You have these metrics, now you need to track and easily report on them. With ConnectWise PSA™ (formerly Manage) and BrightGauge®, a ConnectWise solution, you can easily track your LTV and other important KPIs through real-time dashboards. With the right information, your business decisions are driven and informed by data.

The ConnectWise PSA and BrightGauge integration comes packed with pre-loaded KPIs and dashboards and report templates, so you can get right to your data on day one.

How to improve your customer retention strategy

With profitable clients—especially those in the 3:1 LTV to CAC sweet spot—the longer the relationship, the better. Here are some ways to drive customer retention:

  • Check in. To show your clients that you’re invested in their long term success, check in with them on a regular basis by scheduling quarterly reviews, recognizing your service anniversary, and staying on top of account renewals. By touching base with profitable clients, you can ensure their satisfaction—and create new opportunities, too.
  • Align expectations. Before you can meet expectations, you need to set them—clearly and collaboratively. At the beginning of your working relationship, establish clear service-level agreements (SLAs) with clients to make sure you and your client have a solid roadmap for achieving your goals.
  • Be proactive. You want clients to see you as an expert. To prove your knowledge, anticipate client needs before they even arise—whether that means assessing risks or scoping out potential upgrades.
  • Provide great customer service. You want customers to see you as an indispensable part of their operation. With an outcome-oriented approach that anticipates and solves issues, you can provide service so good that customers don’t give renewals a second thought.
Upselling and cross-selling opportunities

With most clients, there’s probably room for your relationship to grow, whether that’s providing additional services or enhancing existing ones. Because you communicate with customers frequently, you have the perfect opportunity to make the kinds of suggestions that expand your relationship. By upselling and cross-selling to existing clients, you can capitalize on the fact that you’ve already established trust—and can jump freely to sales.

What is upselling?

Upselling is when you sell enhanced products or services to an existing client. For example, if a customer plans to purchase a laptop from a company, that company can upsell them by suggesting a version with more storage. Upselling builds on sales that customers would already make.

What is cross-selling?

Cross-selling is when you sell additional products or services to an existing client. For instance, if a customer is purchasing a laptop, an employee could cross sell to them by suggesting that they buy a laptop bag or screen protector along with it.

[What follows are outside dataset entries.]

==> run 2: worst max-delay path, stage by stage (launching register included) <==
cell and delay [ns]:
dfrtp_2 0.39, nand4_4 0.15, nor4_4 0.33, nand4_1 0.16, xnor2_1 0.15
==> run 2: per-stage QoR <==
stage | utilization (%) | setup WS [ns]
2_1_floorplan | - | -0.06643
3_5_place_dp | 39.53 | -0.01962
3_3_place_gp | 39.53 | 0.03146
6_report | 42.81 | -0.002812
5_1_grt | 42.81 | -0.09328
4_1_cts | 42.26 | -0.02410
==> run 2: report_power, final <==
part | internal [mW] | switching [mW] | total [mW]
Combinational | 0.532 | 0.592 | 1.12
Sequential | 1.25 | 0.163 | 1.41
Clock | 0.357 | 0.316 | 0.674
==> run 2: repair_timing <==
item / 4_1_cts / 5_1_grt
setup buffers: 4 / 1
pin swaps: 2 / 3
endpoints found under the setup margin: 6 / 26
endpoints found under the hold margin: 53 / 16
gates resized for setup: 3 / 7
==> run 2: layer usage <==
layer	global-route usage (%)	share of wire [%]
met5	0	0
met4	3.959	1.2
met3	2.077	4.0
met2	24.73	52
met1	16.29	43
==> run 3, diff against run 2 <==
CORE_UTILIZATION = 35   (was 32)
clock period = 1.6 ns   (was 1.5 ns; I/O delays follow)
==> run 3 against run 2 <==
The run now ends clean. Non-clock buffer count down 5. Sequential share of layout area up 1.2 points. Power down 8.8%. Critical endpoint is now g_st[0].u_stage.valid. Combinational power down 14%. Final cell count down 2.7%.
===== config.mk =====
export PLATFORM = sky130hd
export DESIGN_NAME = cv_bank_mapper
export DESIGN_NICKNAME = d
export VERILOG_FILES = /design/src/rtl/cv_bank_mapper.sv
export SDC_FILE = /design/constraint.sdc
export NUM_CORES = 1
export LEC_CHECK = 0
export CORE_MARGIN = 2
export CORE_UTILIZATION = 41
export DETAILED_ROUTE_END_ITERATION = 10
export PLACE_DENSITY_LB_ADDON = 0.08
export SLEW_MARGIN = 15
export SYNTH_ARGS = -nofsm -noshare
export SYNTH_HDL_FRONTEND = slang
export SYNTH_SLANG_ARGS = --single-unit
export TNS_END_PERCENT = 5

===== constraint.sdc =====
create_clock -name clk_i -period 2.1 [get_ports clk_i]
set_input_delay 0.42 -clock clk_i [delete_from_list [all_inputs] [get_ports clk_i]]
set_output_delay 0.42 -clock clk_i [all_outputs]
set_load 0.1 [all_outputs]
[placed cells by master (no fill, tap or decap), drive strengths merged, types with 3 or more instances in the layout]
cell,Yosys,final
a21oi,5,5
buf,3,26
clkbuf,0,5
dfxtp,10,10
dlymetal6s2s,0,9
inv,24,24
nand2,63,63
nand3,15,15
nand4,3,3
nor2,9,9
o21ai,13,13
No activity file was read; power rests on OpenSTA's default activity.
File: src/rtl/des_pkg.sv
// rtl/des_pkg.sv - DES tables, mode/padding codes and helper functions
package des_pkg;
  localparam int DES_BLK_W     = 64;
  localparam int BYTES_PER_BLK = 8;

  typedef enum logic [2:0] {
    MODE_ECB = 3'b000,
    MODE_CBC = 3'b001
  } mode_e;

  typedef enum logic [2:0] {
    PAD_NONE     = 3'b000,
    PAD_ZEROS    = 3'b001,
    PAD_PKCS7    = 3'b010,
    PAD_ANSIX923 = 3'b011,
    PAD_ISO10126 = 3'b100,
    PAD_ONE_ZERO = 3'b101
  } pad_e;

  typedef struct packed {
    logic       err;
    logic [3:0] bytes;
  } pad_res_t;

  localparam int IP_T [64] = '{58,50,42,34,26,18,10,2,60,52,44,36,28,20,12,4,
                               62,54,46,38,30,22,14,6,64,56,48,40,32,24,16,8,
                               57,49,41,33,25,17,9,1,59,51,43,35,27,19,11,3,
                               61,53,45,37,29,21,13,5,63,55,47,39,31,23,15,7};
  localparam int FP_T [64] = '{40,8,48,16,56,24,64,32,39,7,47,15,55,23,63,31,
                               38,6,46,14,54,22,62,30,37,5,45,13,53,21,61,29,
                               36,4,44,12,52,20,60,28,35,3,43,11,51,19,59,27,
                               34,2,42,10,50,18,58,26,33,1,41,9,49,17,57,25};
  localparam int E_T [48] = '{32,1,2,3,4,5,4,5,6,7,8,9,8,9,10,11,12,13,12,13,14,15,16,17,
                              16,17,18,19,20,21,20,21,22,23,24,25,24,25,26,27,28,29,28,29,30,31,32,1};
  localparam int P_T [32] = '{16,7,20,21,29,12,28,17,1,15,23,26,5,18,31,10,
                              2,8,24,14,32,27,3,9,19,13,30,6,22,11,4,25};
  localparam int PC1_T [56] = '{57,49,41,33,25,17,9,1,58,50,42,34,26,18,10,2,59,51,43,35,27,19,11,3,
                                60,52,44,36,63,55,47,39,31,23,15,7,62,54,46,38,30,22,14,6,
                                61,53,45,37,29,21,13,5,28,20,12,4};
  localparam int PC2_T [48] = '{14,17,11,24,1,5,3,28,15,6,21,10,23,19,12,4,26,8,16,7,27,20,13,2,
                                41,52,31,37,47,55,30,40,51,45,33,48,44,49,39,56,34,53,46,42,50,36,29,32};
  // Rounds 1, 2, 9 and 16 rotate by one; all others by two
  localparam logic [15:0] SHIFT1 = 16'b1000_0001_0000_0011;

  // Each S-box is 64 nibbles, entry 0 in the top nibble
  localparam logic [255:0] SBOX [8] = '{
    256'hE4D12FB83A6C5907_0F74E2D1A6CB9538_41E8D62BFC973A50_FC8249175B3EA06D,
    256'hF18E6B34972DC05A_3D47F28EC01A69B5_0E7BA4D158C6932F_D8A13F42B67C05E9,
    256'hA09E63F51DC7B428_D709346A285ECBF1_D6498F30B12C5AE7_1AD069874FE3B52C,
    256'h7DE3069A1285BC4F_D8B56F03472C1AE9_A690CB7DF13E5284_3F06A1D8945BC72E,
    256'h2C417AB6853FD0E9_EB2C47D150FA3986_421BAD78F9C5630E_B8C71E2D6F09A453,
    256'hC1AF92680D34E75B_AF427C9561DE0B38_9EF528C3704A1DB6_432C95FABE17608D,
    256'h4B2EF08D3C975A61_D0B7491AE35C2F86_14BDC37EAF680592_6BD814A7950FE23C,
    256'hD2846FB1A93E50C7_1FD8A374C56B0E92_7B419CE206ADF358_21E74A8DFC90356B};

  function automatic logic [63:0] perm_ip(input logic [63:0] x);
    logic [63:0] y;
    for (int i = 0; i < 64; i++) y[6'(63 - i)] = x[6'(64 - IP_T[6'(i)])];
    return y;
  endfunction

  function automatic logic [63:0] perm_fp(input logic [63:0] x);
    logic [63:0] y;
    for (int i = 0; i < 64; i++) y[6'(63 - i)] = x[6'(64 - FP_T[6'(i)])];
    return y;
  endfunction

  function automatic logic [55:0] perm_pc1(input logic [63:0] k);
    logic [55:0] y;
    for (int i = 0; i < 56; i++) y[6'(55 - i)] = k[6'(64 - PC1_T[6'(i)])];
    return y;
  endfunction

  function automatic logic [47:0] perm_pc2(input logic [55:0] cd);
    logic [47:0] y;
    for (int i = 0; i < 48; i++) y[6'(47 - i)] = cd[6'(56 - PC2_T[6'(i)])];
    return y;
  endfunction

  function automatic logic [3:0] sbox(input logic [2:0] n, input logic [5:0] b);
    logic [255:0] t;
    t = SBOX[n] << {b[5], b[0], b[4:1], 2'b00};
    return t[255:252];
  endfunction

  function automatic logic [31:0] des_f(input logic [31:0] r, input logic [47:0] k);
    logic [47:0] x;
    logic [31:0] s, y;
    for (int i = 0; i < 48; i++) x[6'(47 - i)] = r[5'(32 - E_T[6'(i)])];
    x = x ^ k;
    for (int j = 0; j < 8; j++) s[5'(31 - 4 * j) -: 4] = sbox(3'(j), x[6'(47 - 6 * j) -: 6]);
    for (int i = 0; i < 32; i++) y[5'(31 - i)] = s[5'(32 - P_T[5'(i)])];
    return y;
  endfunction

  // b[0] is the final byte of the block, b[7] the first
  function automatic pad_res_t pad_decode(input logic [63:0] p, input logic [2:0] pad);
    logic [7:0][7:0] b;
    logic [7:0]      n, lnz;
    logic [3:0]      tz, lnz_idx;
    logic            zrun, nval, pkcs_ok, ansi_ok;
    pad_res_t        res;
    b = p;
    n = p[7:0];
    nval = (n != 8'd0) && (n <= 8'd8);
    pkcs_ok = nval;
    ansi_ok = nval;
    tz = 4'd0;
    zrun = 1'b1;
    lnz = 8'd0;
    lnz_idx = 4'd0;
    for (int i = 0; i < 8; i++) begin
      if (zrun && b[3'(i)] == 8'd0) tz = tz + 4'd1;
      else zrun = 1'b0;
      if (8'(i) < n && b[3'(i)] != n) pkcs_ok = 1'b0;
      if (i > 0 && 8'(i) < n && b[3'(i)] != 8'd0) ansi_ok = 1'b0;
    end
    for (int i = 7; i >= 0; i--) begin
      if (b[3'(i)] != 8'd0) begin
        lnz = b[3'(i)];
        lnz_idx = 4'(7 - i);
      end
    end
    res.err = 1'b0;
    res.bytes = 4'(BYTES_PER_BLK);
    case (pad)
      PAD_ZEROS:    res.bytes = 4'(BYTES_PER_BLK) - tz;
      PAD_PKCS7:    if (pkcs_ok) res.bytes = 4'd8 - n[3:0]; else res.err = 1'b1;
      PAD_ANSIX923: if (ansi_ok) res.bytes = 4'd8 - n[3:0]; else res.err = 1'b1;
      PAD_ISO10126: if (nval) res.bytes = 4'd8 - n[3:0]; else res.err = 1'b1;
      PAD_ONE_ZERO: if (lnz == 8'h80) res.bytes = lnz_idx; else res.err = 1'b1;
      default:      res.bytes = 4'(BYTES_PER_BLK);
    endcase
    return res;
  endfunction
endpackage
## config.mk

```make
export PLATFORM = sky130hd
export DESIGN_NAME = pipe_hazard_ctrl
export DESIGN_NICKNAME = d
export VERILOG_FILES = /design/src/rtl/pipe_ctrl_pkg.sv /design/src/rtl/load_use_detect.sv /design/src/rtl/pipe_hazard_ctrl.sv
export SDC_FILE = /design/constraint.sdc
export NUM_CORES = 1
export LEC_CHECK = 0
export ABC_AREA = 1
export ABC_CLOCK_PERIOD_IN_PS = 4800
export BUFFER_PORTS_ARGS = -buffer_cell sky130_fd_sc_hd__buf_4
export CORE_ASPECT_RATIO = 0.5
export CORE_UTILIZATION = 25
export DETAILED_ROUTE_END_ITERATION = 7
export PLACE_DENSITY = 0.54
export SETUP_SLACK_MARGIN = 0.4
export SYNTH_ARGS = -nofsm -noshare
export SYNTH_HDL_FRONTEND = slang
export SYNTH_SLANG_ARGS = --single-unit
```

## constraint.sdc

```tcl
create_clock -name clk -period 4.8 [get_ports clk]
set_input_delay 1.44 -clock clk [delete_from_list [all_inputs] [get_ports clk]]
set_output_delay 1.44 -clock clk [all_outputs]
set_load 0.005 [all_outputs]
```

Tips for successful upselling and cross-selling

  • Start with your base. Regular, loyal customers are the ones most likely to be receptive to your sales suggestions, and they’re also the customers whose needs you’re most familiar with.
  • Offer a trial. Show, don’t tell—and prove to customers that additional or expanded services will make a measurable positive impact on their business. With a limited-time trial, you can demonstrate to clients just how much more they could be getting from you.
  • Create incentives. Offer existing clients a discount or a bundle and show them that you value their business and are invested in the relationship.
  • Prove the value. With permission from clients who have seen great results with your services, write case studies that prove just how much expanded or added services can help a business—preferably with metrics to back them up.
  • Build (and maintain) trust. If you’ve been working with your customers for a long time, they probably trust you—and that trust isn’t something you want to take for granted. As such, you should always be sincere in your upselling and cross-selling suggestions, making sure that you’re offering a necessary benefit to your clients.

Cross-selling and upselling aren’t just ways to drive revenue, they’re also opportunities to strengthen and deepen your customer relationships. To keep LTVs high, you want to keep valuable customers around for as long as possible—and adding and expanding services is a great way to do that.